Components vs. Services
Ideally, a component's job is to enable the user experience and nothing more. A component should present properties and methods for data binding to mediate between the view (rendered by the template) and the application logic (which often includes some notion of a model).
A component can delegate certain tasks to services, such as fetching data from the server, validating user input, or logging directly to the console. By defining such processing tasks in an injectable service class, you make those tasks available to any component. This also makes your app more adaptable by allowing you to inject different providers of the same kind of service as appropriate in different circumstances.
Service Examples
Here's an example of a service class that logs to the browser console.
TypeScript Code:
export class Logger {
log(msg: any) { console.log(msg); }
error(msg: any) { console.error(msg); }
warn(msg: any) { console.warn(msg); }
}
Services can depend on other services. For example, here's a HeroService that depends on the Logger service and also uses BackendService to get heroes. This service, in turn, might depend on the HttpClient service to fetch heroes asynchronously from a server.
TypeScript Code:
export class HeroService {
private heroes: Hero[] = [];
constructor(
private backend: BackendService,
private logger: Logger
) { }
getHeroes() {
this.backend.getAll(Hero).then((heroes: Hero[]) => {
this.logger.log(`Fetched ${heroes.length} heroes.`);
this.heroes.push(...heroes); // fill cache
});
return this.heroes;
}
}
Dependency Injection (DI)
DI is wired into the Angular framework and used everywhere to provide new components with the services or other dependencies they need. Components consume services; that is, you can inject a service into a component, giving the component access to that service class.
To define a class as a service in Angular, use the @Injectable() decorator to provide the metadata that allows Angular to inject it into a component as a dependency. Similarly, use the @Injectable() decorator to indicate that a component or other class (such as another service, a pipe, or an NgModule) has a dependency.
The injector is the main mechanism. Angular creates an application-wide injector for you during the bootstrap process and additional injectors as needed. You don't have to create injectors manually. An injector creates dependencies and maintains a container of dependency instances that it reuses if possible.

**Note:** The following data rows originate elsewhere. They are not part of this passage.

--- src/rtl/core/radix_number_literal_parser_assert.svh ---
// assertion macros for the rtl of the literal parser
`ifndef RADIX_NUMBER_LITERAL_PARSER_ASSERT_SVH
`define RADIX_NUMBER_LITERAL_PARSER_ASSERT_SVH

`ifndef SYNTHESIS

// checked property, off while reset is held
`define RNLP_ASSERT(name, clk, rst_n, prop, msg) \
  name: assert property (@(posedge clk) disable iff (!rst_n) (prop)) else $error(msg);

// checked property that also holds during reset
`define RNLP_ASSERT_ALWAYS(name, clk, prop, msg) \
  name: assert property (@(posedge clk) (prop)) else $error(msg);

`else

`define RNLP_ASSERT(name, clk, rst_n, prop, msg)
`define RNLP_ASSERT_ALWAYS(name, clk, prop, msg)

`endif

`endif

--- src/rtl/core/rnlp_pkg.sv ---
package rnlp_pkg;

  localparam int DEF_INT_BITS  = 32;
  localparam int DEF_FRAC_BITS = 32;

  localparam logic [7:0] CH_ZERO = 8'h30;  // '0'
  localparam logic [7:0] CH_ONE  = 8'h31;  // '1'
  localparam logic [7:0] CH_NINE = 8'h39;  // '9'
  localparam logic [7:0] CH_A_LC = 8'h61;  // 'a'
  localparam logic [7:0] CH_B_LC = 8'h62;  // 'b'
  localparam logic [7:0] CH_F_LC = 8'h66;  // 'f'
  localparam logic [7:0] CH_X_LC = 8'h78;  // 'x'
  localparam logic [7:0] CH_DOT  = 8'h2e;  // '.'

  typedef enum logic [1:0] {
    PH_START = 2'd0,
    PH_ZERO  = 2'd1,
    PH_BODY  = 2'd2
  } phase_t;

  typedef enum logic [1:0] {
    RADIX_DEC = 2'd0,
    RADIX_BIN = 2'd1,
    RADIX_HEX = 2'd2
  } radix_t;

  typedef enum logic [1:0] {
    ST_OK        = 2'd0,
    ST_INVALID   = 2'd1,
    ST_SATURATED = 2'd2
  } status_t;

  // one character item as held in the input register
  typedef struct packed {
    logic [7:0] char_code;
    logic       is_last;
  } char_item_t;

endpackage

--- src/rtl/core/rnlp_in_reg.sv ---
module rnlp_in_reg
  import rnlp_pkg::*;
(
  input  logic       clk,
  input  logic       rst_n,
  input  logic       in_valid,
  output logic       in_ready,
  input  char_item_t in_item,
  input  logic       advance,
  output logic       item_valid,
  output char_item_t item
);

  logic       valid_r;
  char_item_t item_r;

  assign in_ready   = !valid_r || advance;
  assign item_valid = valid_r;
  assign item       = item_r;

  always_ff @(posedge clk) begin
    if (!rst_n) begin
      valid_r <= 1'b0;
    end else if (in_ready) begin
      valid_r <= in_valid;
    end
  end

  always_ff @(posedge clk) begin
    if (in_valid && in_ready) begin
      item_r <= in_item;
    end
  end

endmodule

--- src/rtl/core/rnlp_parse_core.sv ---
module rnlp_parse_core
  import rnlp_pkg::*;
#(
  parameter int INT_BITS  = DEF_INT_BITS,
  parameter int FRAC_BITS = DEF_FRAC_BITS
) (
  input  logic                          clk,
  input  logic                          rst_n,
  input  logic                          advance,
  input  char_item_t                    item,
  output logic                          res_valid,
  output logic [INT_BITS+FRAC_BITS-1:0] res_value,
  output status_t                       res_status
);

  localparam int IW = INT_BITS;
  localparam int FW = FRAC_BITS;

  // reciprocal for an exact floor divide by ten of any FW-bit value
  localparam logic [63:0] DIV10_M64  = ((64'd1 << (FW + 3)) + 64'd9) / 64'd10;
  localparam logic [FW-1:0] DIV10_M  = DIV10_M64[FW-1:0];
  localparam logic [63:0] SCALE10_64 = (64'd1 << FW) / 64'd10;
  localparam logic [FW-1:0] SCALE10  = SCALE10_64[FW-1:0];
  localparam logic [FW-1:0] SCALE2   = FW'(1) << (FW - 1);
  localparam logic [FW-1:0] SCALE16  = FW'(1) << (FW - 4);
  localparam logic [IW-1:0] INT_MAX  = '1;
  localparam logic [FW-1:0] FRAC_MAX = '1;

  phase_t        phase_r, phase_nxt;
  radix_t        radix_r, radix_nxt;
  logic          in_frac_r, in_frac_nxt;
  logic [IW-1:0] int_acc_r, int_acc_nxt;
  logic [FW-1:0] frac_acc_r, frac_acc_nxt;
  logic [FW-1:0] scale_r, scale_nxt;
  status_t       status_r, status_nxt;

  logic [7:0]      c;
  logic            do_body;
  logic            is_num;
  logic            is_hex;
  logic            is_dot;
  logic [7:0]      num_off;
  logic [7:0]      hex_off;
  logic [3:0]      digit;
  logic            digit_ok;
  logic [IW+3:0]   int_mul;
  logic [IW+3:0]   int_sum;
  logic [FW+3:0]   frac_mul;
  logic [FW+3:0]   frac_sum;
  logic [2*FW-1:0] div10_prod;
  logic [FW-1:0]   scale_div;
  logic [FW-1:0]   scale_dot;

  assign c       = item.char_code;
  assign is_num  = (c >= CH_ZERO) && (c <= CH_NINE);
  assign is_hex  = (c >= CH_A_LC) && (c <= CH_F_LC);
  assign is_dot  = (c == CH_DOT);
  assign num_off = c - CH_ZERO;
  assign hex_off = c - CH_A_LC + 8'd10;
  assign digit   = is_num ? num_off[3:0] : hex_off[3:0];

  always_comb begin
    unique case (radix_r)
      RADIX_BIN: digit_ok = (c == CH_ZERO) || (c == CH_ONE);
      RADIX_HEX: digit_ok = is_num || is_hex;
      default:   digit_ok = is_num;
    endcase
  end

  // integer step acc*radix+digit and the scale for the next fraction digit
  assign div10_prod = (2*FW)'(scale_r) * (2*FW)'(DIV10_M);

  always_comb begin
    unique case (radix_r)
      RADIX_BIN: begin
        int_mul   = {3'b000, int_acc_r, 1'b0};
        scale_div = scale_r >> 1;
        scale_dot = SCALE2;
      end
      RADIX_HEX: begin
        int_mul   = {int_acc_r, 4'b0000};
        scale_div = scale_r >> 4;
        scale_dot = SCALE16;
      end
      default: begin
        int_mul   = {1'b0, int_acc_r, 3'b000} + {3'b000, int_acc_r, 1'b0};
        scale_div = FW'(div10_prod[2*FW-1:FW+3]);
        scale_dot = SCALE10;
      end
    endcase
  end

  assign int_sum  = int_mul + (IW+4)'(digit);
  assign frac_mul = (FW+4)'(scale_r) * (FW+4)'(digit);
  assign frac_sum = frac_mul + (FW+4)'(frac_acc_r);

  always_comb begin
    phase_nxt    = phase_r;
    radix_nxt    = radix_r;
    in_frac_nxt  = in_frac_r;
    int_acc_nxt  = int_acc_r;
    frac_acc_nxt = frac_acc_r;
    scale_nxt    = scale_r;
    status_nxt   = status_r;
    do_body      = 1'b0;

    unique case (phase_r)
      PH_START: begin
        if (c == CH_ZERO) begin
          phase_nxt = PH_ZERO;
        end else begin
          phase_nxt = PH_BODY;
          do_body   = 1'b1;
        end
      end
      PH_ZERO: begin
        phase_nxt = PH_BODY;
        if (c == CH_B_LC) begin
          radix_nxt = RADIX_BIN;
        end else if (c == CH_X_LC) begin
          radix_nxt = RADIX_HEX;
        end else begin
          do_body = 1'b1;
        end
      end
      default: do_body = 1'b1;
    endcase

    if (do_body) begin
      if (is_dot) begin
        if (in_frac_r) begin
          status_nxt = ST_INVALID;
        end else begin
          in_frac_nxt = 1'b1;
          scale_nxt   = scale_dot;
        end
      end else if (!digit_ok) begin
        status_nxt = ST_INVALID;
      end else if (in_frac_r) begin
        frac_acc_nxt = (frac_sum[FW+3:FW] != '0) ? FRAC_MAX : frac_sum[FW-1:0];
        scale_nxt    = scale_div;
      end else if (int_sum[IW+3:IW] != '0) begin
        int_acc_nxt = INT_MAX;
        if (status_r != ST_INVALID) begin
          status_nxt = ST_SATURATED;
        end
      end else begin
        int_acc_nxt = int_sum[IW-1:0];
      end
    end
  end

  assign res_valid  = advance && item.is_last;
  assign res_status = status_nxt;
  assign res_value  = (status_nxt == ST_INVALID) ? '0 : {int_acc_nxt, frac_acc_nxt};

  always_ff @(posedge clk) begin
    if (!rst_n || res_valid) begin
      phase_r    <= PH_START;
      radix_r    <= RADIX_DEC;
      in_frac_r  <= 1'b0;
      int_acc_r  <= '0;
      frac_acc_r <= '0;
      scale_r    <= '0;
      status_r   <= ST_OK;
    end else if (advance) begin
      phase_r    <= phase_nxt;
      radix_r    <= radix_nxt;
      in_frac_r  <= in_frac_nxt;
      int_acc_r  <= int_acc_nxt;
      frac_acc_r <= frac_acc_nxt;
      scale_r    <= scale_nxt;
      status_r   <= status_nxt;
    end
  end

endmodule

--- src/rtl/core/radix_number_literal_parser.sv ---
// Number literal parser: takes one ASCII character per item on the in_ stream (tlast marks
// the final character) and returns one result per literal on the out_ stream, an unsigned
// fixed point value with INT_BITS integer and FRAC_BITS fraction bits plus a status (0 ok,
// 1 invalid character, 2 integer part saturated; value reads 0 when invalid). A leading
// "0b" or "0x" picks radix 2 or 16, otherwise decimal; hex digits are lower case only.
// One character is taken every clock cycle while no finished result is stalled: each
// character held in the input register updates the integer accumulator, fraction
// accumulator and fraction scale, and a result is then held in the output register
// until it is taken. in_tready drops only while a finished result is stalled.
`include "radix_number_literal_parser_assert.svh"

module radix_number_literal_parser
  import rnlp_pkg::*;
#(
  parameter int INT_BITS  = DEF_INT_BITS,
  parameter int FRAC_BITS = DEF_FRAC_BITS
) (
  input  logic                  clk,
  input  logic                  rst_n,
  input  logic                  in_tvalid,
  output logic                  in_tready,
  input  logic [7:0]            in_tdata,   // char_code
  input  logic                  in_tlast,   // is_last
  output logic                  out_tvalid,
  input  logic                  out_tready,
  output logic [((INT_BITS+FRAC_BITS+2+7)/8)*8-1:0] out_tdata  // value, status, zero pad
);

  localparam int VAL_W  = INT_BITS + FRAC_BITS;
  localparam int DATA_W = ((VAL_W + 2 + 7) / 8) * 8;

  char_item_t         in_item;
  char_item_t         item;
  logic               item_valid;
  logic               advance;
  logic               res_valid;
  logic [VAL_W-1:0]   res_value;
  status_t            res_status;

  logic               out_valid_r;
  logic [VAL_W-1:0]   out_value_r;
  logic [1:0]         out_status_r;

  assign in_item.char_code = in_tdata;
  assign in_item.is_last   = in_tlast;
  assign advance           = item_valid && (!out_valid_r || out_tready);

  rnlp_in_reg u_in_reg (
    .clk        (clk),
    .rst_n      (rst_n),
    .in_valid   (in_tvalid),
    .in_ready   (in_tready),
    .in_item    (in_item),
    .advance    (advance),
    .item_valid (item_valid),
    .item       (item)
  );

  rnlp_parse_core #(
    .INT_BITS  (INT_BITS),
    .FRAC_BITS (FRAC_BITS)
  ) u_core (
    .clk        (clk),
    .rst_n      (rst_n),
    .advance    (advance),
    .item       (item),
    .res_valid  (res_valid),
    .res_value  (res_value),
    .res_status (res_status)
  );

  always_ff @(posedge clk) begin
    if (!rst_n) begin
      out_valid_r <= 1'b0;
    end else if (res_valid) begin
      out_valid_r <= 1'b1;
    end else if (out_tready) begin
      out_valid_r <= 1'b0;
    end
  end

  always_ff @(posedge clk) begin
    if (res_valid) begin
      out_value_r  <= res_value;
      out_status_r <= res_status;
    end
  end

  assign out_tvalid = out_valid_r;
  assign out_tdata  = DATA_W'({out_status_r, out_value_r});

  // an invalid literal never carries a value
  `RNLP_ASSERT(a_invalid_zero, clk, rst_n, out_valid_r && (out_status_r == ST_INVALID) |-> (out_value_r == '0), "invalid result with nonzero value")

  // input side stalls only behind a stalled result
  `RNLP_ASSERT(a_stall_cause, clk, rst_n, !in_tready |-> (out_valid_r && !out_tready), "input stalled without a waiting result")

  // a new result follows only a last character
  `RNLP_ASSERT(a_result_after_last, clk, rst_n, $rose(out_valid_r) |-> $past(item_valid && item.is_last), "result without a last character")

endmodule
--- config.mk ---
export PLATFORM = sky130hd
export DESIGN_NAME = radix_number_literal_parser
export DESIGN_NICKNAME = d
export VERILOG_FILES = /design/src/rtl/core/rnlp_pkg.sv /design/src/rtl/core/rnlp_in_reg.sv /design/src/rtl/core/rnlp_parse_core.sv /design/src/rtl/core/radix_number_literal_parser.sv
export VERILOG_INCLUDE_DIRS = /design/src /design/src/rtl/core
export SDC_FILE = /design/constraint.sdc
export NUM_CORES = 2
export LEC_CHECK = 0
export ABC_AREA = 0
export CAP_MARGIN = 20
export CORE_ASPECT_RATIO = 1.5
export CORE_MARGIN = 2
export CORE_UTILIZATION = 35
export DETAILED_ROUTE_END_ITERATION = 6
export DONT_BUFFER_PORTS = 1
export GPL_ROUTABILITY_DRIVEN = 0
export PLACE_DENSITY = 0.47
export SLEW_MARGIN = 20
export SYNTH_ARGS = -nofsm -noshare
export SYNTH_HDL_FRONTEND = slang
export SYNTH_SLANG_ARGS = --single-unit
--- constraint.sdc ---
create_clock -name clk -period 8.5 [get_ports clk]
set_clock_uncertainty 0.2 [all_clocks]
set_input_delay 2.55 -clock clk [delete_from_list [all_inputs] [get_ports clk]]
set_output_delay 2.55 -clock clk [all_outputs]
set_load 0.1 [all_outputs]
# Word-level counts from Yosys, hierarchy flattened
# Cells that the tools add are included.
[word_totals]
register_bits = 180
in_bits = 13
wordCells = 97
[classes]
add_sub_neg = 6
multipliers = 2
n_lt_le_gt_ge = 4
eq_ne = 11
muxes = 36
reduce_logical = 25
[ops]
columns = ["operator", "n"]
rows = [
  ["32-bit 2-to-1 mux", 14],
  ["36-bit one-hot mux with 2 select lines", 1],
  ["32-bit by 32-bit multiplier with 64-bit output, second input constant", 1],
  ["32-bit one-hot mux with 2 select lines", 1],
  ["31-bit one-hot mux with 2 select lines", 1],
  ["35-bit by 33-bit adder with 36-bit output", 1],
  ["36-bit by 32-bit adder with 36-bit output", 1],
  ["36-bit by 4-bit adder with 36-bit output", 1],
  ["32-bit by 4-bit multiplier with 36-bit output", 1],
  ["8-bit by 6-bit == test with 1-bit output, second input constant", 3],
  ["2-bit 2-to-1 mux", 10],
  ["8-bit by 7-bit == test with 1-bit output, second input constant", 2],
  ["2-bit nonzero test", 5],
  ["8-bit by 6-bit greater-or-equal comparator with 1-bit output, second input constant", 1],
  ["8-bit by 7-bit greater-or-equal comparator with 1-bit output, second input constant", 1],
  ["8-bit by 6-bit less-or-equal comparator with 1-bit output, second input constant", 1],
  ["8-bit by 7-bit less-or-equal comparator with 1-bit output, second input constant", 1],
  ["4-bit nonzero test", 2],
  ["4-bit by 1-bit subtractor with 4-bit output, second input constant", 2],
  ["2-bit by 1-bit == test with 1-bit output, second input constant", 3],
  ["3-bit AND reduction", 2],
  ["1-bit logical AND", 5],
  ["1-bit logical OR", 5],
  ["1-bit 2-to-1 mux", 5],
  ["11 further kinds", 14],
]

# Logic depth before layout (Yosys ltp)
[depth]
word_depth = 11
ltp_mapped = 31
depth_no_buf = 28

# By module
# Synthesis repeated with hierarchy kept, for this count alone.
[hier_totals]
cells_unflattened = 3414
area_unflattened_um2 = 32218.4
[by_module_without_submodules]
columns = ["module", "n_inst", "cells_each", "area_each_um2"]
rows = [
  ["rnlp_parse_core", 1, 3323, 29812.3],
  ["radix_number_literal_parser", 1, 77, 2078.2],
  ["rnlp_in_reg", 1, 14, 327.8],
]

# Least setup slack after synthesis
# No wires, ideal clock.
[synth_path]
kind = "flip-flop to flip-flop"
from = "register u_core.scale_r[9]"
to = "register u_core.scale_r[28]"
setup_time_ps = 60
arrival_time_ps = 7246
setup_slack_ps = 994
stages_incl_launch_ff = 26
period_less_slack_ps = 7506
path_cell_list = "dfxtp_1 -> ha_1 -> inv_1 -> fa_1 -> inv_1 -> fa_1 -> fa_1 -> inv_1 -> fa_1 -> inv_1 -> fa_1 -> fa_1 -> inv_1 -> fa_1 -> inv_1 -> ha_1 -> and4_1 -> nand3_1 -> a2111oi_0 -> o41a_1 -> o311ai_0 -> a21oi_1 -> a41oi_1 -> and2_1 -> o41ai_1 -> o2111a_1"
[synth_via]
elab_chain_cells = 5
[synth_lines]
columns = ["element", "line", "rtl"]
rows = [
  ["start, declared", "rnlp_parse_core.sv:34", "logic [FW-1:0] scale_r, scale_nxt;"],
  ["start signal, assigned", "rnlp_parse_core.sv:172", "scale_r <= scale_nxt;"],
  ["32-bit by 32-bit multiplier with 64-bit output", "rnlp_parse_core.sv:71", "assign div10_prod = (2*FW)'(scale_r) * (2*FW)'(DIV10_M);"],
  ["31-bit one-hot mux with 2 select lines", "rnlp_parse_core.sv:74", "unique case (radix_r)"],
  ["32-bit 2-to-1 mux", "rnlp_parse_core.sv:139", "end else if (in_frac_r) begin"],
  ["32-bit 2-to-1 mux", "rnlp_parse_core.sv:137", "end else if (!digit_ok) begin"],
  ["32-bit 2-to-1 mux", "rnlp_parse_core.sv:130", "if (is_dot) begin"],
]
# Every way passes these cells. The select of a mux whose other input is x is not followed.
# A chain may end at the register's enable or synchronous reset.

# Worst setup path in the final report
[layout_path]
from = "register u_core.scale_r[3]"
to = "register u_core.scale_r[28]"
# The elaborated chain is that of the path after synthesis.

==> metrics.md <==
| Metric | Value |
|---|---|
| Slew @ Worst Pin | 1200 ps |
| Pin count of the biggest net entering global routing | 69 |
| Die Y | 377 um |
| Final Max Tran Viols | 0 |
| Avg Inst Size Synth | roughly 9 um2 |
| Total core area | between 90000 and 100000 um2 |
| Area delta synth->final | 7.35% |
| Vias/cell | 5.30 |
| Clock sink count | 180 |
| Slew margin rel. | 0.194 |
| Cell area after layout | 34900 um2 |
| WL final | about 110000 um |
| Cell mode on critical path | fa_1 |
| Maximum vdd drop | 0.151 mV |
| Initial Util | 0.354 |
| Crit path max fanout | 8 |
| Fin nets | 4456 |
| Leakage power | 17.2 nW |
| Synth Register Bits | 180 |
| WHS Path Cells | 2 |
| Post-CTS setup repair buffer count | 0 |
| DIE AREA | 95400 um2 |
| # placed instances | 4670 |
| Final hold violation count | 0 |
| YS warnings | 0 |
| Worst Min Path Start | u_core.radix_r[0] |
| Post-synthesis sequential area ratio | 0.134 |
| Fin crit period | 8140 ps |
| Startpoint Class | register |
| Worst hold path class | register to register |
| Outcome | finished clean |
| CTS max path bufs | 2 |
| Max Fclk | between 100 and 150 MHz |
| CTS buffer count | 17 |
| H-Tree Depth | 4 |
| CP Class | register to register |
| Setup TNS | 0 ps |
| WHS Endpoint | u_core.radix_r[0] |
| 1st-iter DRT viols | 1082 |
| Placed cell areas | 34300 um2 |
| Layout cells sized above 1 | 0.0538 |
| WP data required | 8720 ps |
| CTS tree | built |
| Main synth FF type | dfxtp_1 |
| Antenna-violating nets left | 0 |
| HPWL Detailed | 91100 um |
| Via count | approximately 25000 |
| Critical R2R Launch | u_core.scale_r[3] |
| PortBufs | 0 |
| Synthesized area | roughly 33000 um2 |
| Gr usage total | 0.231 |
| CP max stage delay | between 600 and 700 ps |
| Hold_buf cts | 0 |
| I/O pin total | 87 |
| Post-Synthesis Cells | 3525 |
| Asr flop ratio synth | 0 |
| Root Driver | clkbuf_16 |
| Power Dens Cells | approximately 54 nW/um2 |
| Finished Layout Cells | 4703 |
| Drc violations | 0 |
| Routed wire per std cell | 22.8 um |
| Endpoints failing setup | 0 |
| Crit end category | register |
| Max_cap viols | 0 |
| First-pass GRT wire length | around 160000 um |
| Clk_lat worst skew | 510 ps |
| Post-synth EDFFs | 75 |
| Critical path's slowest cell | fa_1 |
| CTS clk-pin slew, worst paths | 80 ps |
| Remaining global-route overflow | 0 |
| R2r endpoint | u_core.scale_r[28] |
| Post-route clock period utilization | 0.957 |
| Die Span X | 253 um |
| FF-to-FF path depth | 25 |
| Vias in the first global route | 26904 |
| Netlist cell types | 93 |
| Cell Rows | 136 |
| DRT Pass-1 Iters | 7 |
| Reg2reg setup slack | 360 ps |
| Antenna violations before repair | 3 |
| Critical Path AT | 8360 ps |
| Total of fill cells in the finished design | 9444 |
==> cell type report <==
cell class                      count  area (um2)  area share
Multi-Input combinational cell   2435       24800       0.711
Sequential cell                   180        4360       0.125
Inverter                          786        2950      0.0845
Tap cell                         1173        1470      0.0420
Timing Repair Buffer               96         733      0.0210
Clock buffer                       17         425      0.0122
Clock inverter                     15         169     0.00484
Antenna cell                        1        2.50   0.0000717
==> registers in the layout, indices dropped and copies added, names as in the netlist <==
signal	flops
u_core.phase_r	2
out_value_r	64
u_core.int_acc_r	32
out_status_r	2
u_core.radix_r	2
out_tvalid	1
u_core.status_r	2
u_in_reg.item_valid	1
u_core.scale_r	32
u_core.in_frac_r	1
u_core.frac_acc_r	32
u_in_reg.item	9
==> kinds of logic after synthesis <==
| logic type | share of synthesized area |
|---|---|
| compound gates | 0.163 |
| xor+xnor | 0.0261 |
| fa+ha+maj | 0.474 |
| buf+inv | 0.109 |
| flops | 0.134 |
| mux | 0.00504 |
| other cells | 0.000115 |
| simple gates | 0.0887 |
==> report_power, final <==
group | total (W) | internal [W] | switching, W
Clock | 0.000848 | 0.000416 | 0.000432
Sequential | 0.000926 | 0.000903 | 0.0000226
Combinational | 0.000120 | 0.0000286 | 0.0000911
Total | 0.00189 | 0.00135 | 0.000545
==> cell usage after synthesis (32+ instances only) <==
| cell type | n | area, um2 |
|---|---|---|
| inv_1 | 786 | 2950 |
| clkbuf_1 | 100 | 375 |
| xor2_1 | 47 | 412 |
| ha_1 | 419 | 5240 |
| nand3_1 | 37 | 185 |
| nor2_1 | 113 | 424 |
| o21ai_0 | 237 | 1190 |
| fa_1 | 508 | 10200 |
| nor3_1 | 32 | 160 |
| dfxtp_1 | 105 | 2100 |
| nand2_1 | 122 | 458 |
| a31oi_1 | 79 | 494 |
| xnor2_1 | 50 | 438 |
| a21oi_1 | 218 | 1090 |
| and2_1 | 40 | 250 |
| edfxtp_1 | 75 | 2250 |
| nor2b_1 | 85 | 532 |
| a21o_1 | 71 | 533 |
==> critical path: cells and delay by family (launching register included) <==
family / cells / cell delay [ps]
compound gates: 9 / 2030
fa+ha+maj: 9 / 4340
buf+inv: 5 / 490
flops: 1 / 560
simple gates: 2 / 430
==> worst max-delay path by stage <==
stage | from | to | cells past startpoint
final | u_core.scale_r[3] | u_core.scale_r[28] | 25
after global routing | u_core.scale_r[13] | u_core.scale_r[28] | 26
after CTS | u_core.scale_r[23] | u_core.scale_r[25] | 23
after detailed placement | u_core.scale_r[20] | u_core.scale_r[28] | 25
after global placement | u_core.scale_r[20] | u_core.scale_r[28] | 25
after floorplan | u_core.scale_r[9] | u_core.scale_r[28] | 25
==> layer usage <==
layer / part of all wire / vias up / GRT usage
met2: 0.54 / 492 / 0.435
li1: - / 11675 / -
met3: 0.024 / 208 / 0.0210
met1: 0.36 / 12547 / 0.243
met4: 0.074 / 6 / 0.150
met5: 0.00026 / - / 0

A provider is an object that tells an injector how to obtain or create a dependency. For any dependency that you need in your app, you must register a provider with the app's injector so that the injector can use the provider to create new instances. For a service, the provider is typically the service class itself.
A dependency doesn't have to be a service-it could be a function or a value, for example.
Injecting Services into Components
When Angular creates a new instance of a component class, it determines which services or other dependencies that component needs by looking at the constructor parameter types. For example, the constructor of 'HeroListComponent' needs 'HeroService'.
TypeScript Code:
constructor(private service: HeroService) { }
When Angular discovers that a component depends on a service, it first checks if the injector has any existing instances of that service. If a requested service instance doesn't yet exist, the injector makes one using the registered provider and adds it to the injector before returning the service to Angular. When all requested services have been resolved and returned, Angular can call the component's constructor with those services as arguments.
Providing Services
You must register at least one provider of any service you are going to use. The provider can be part of the service's own metadata, making that service available everywhere, or you can register providers with specific modules or components. You register providers in the metadata of the service (in the @Injectable() decorator) or in the @NgModule() or @Component() metadata.
By default, the Angular CLI command ng generate service registers a provider with the root injector for your service by including provider metadata in the @Injectable() decorator. The tutorial uses this method to register the provider of the HeroService class definition.
TypeScript Code:
@Injectable({
providedIn: 'root'
})
When you provide the service at the root level, Angular creates a single shared instance of HeroService and injects it into any class that asks for it. Registering the provider in the @Injectable() metadata also allows Angular to optimize an app by removing the service from the compiled app if it isn't used.
When you register a provider with a specific NgModule, the same instance of a service is available to all components in that NgModule. To register at this level, use the providers property of the @NgModule() decorator.
TypeScript Code:
@NgModule({
providers: [
BackendService,
Logger
]
...
})
When you register a provider at the component level, you get a new instance of the service with each new instance of that component. At the component level, register a service provider in the providers property of the @Component() metadata.
TypeScript Code:
@Component({
selector: 'app-hero-list',
templateUrl: './hero-list.component.html',
providers: [HeroService]
})
Summary
Services and dependency injection are fundamental concepts in Angular that enable you to create efficient, modular, and reusable code. By leveraging services to handle data fetching, validation, logging, and other tasks, and by using dependency injection to manage these services, you can keep your components lean and focused on the user experience.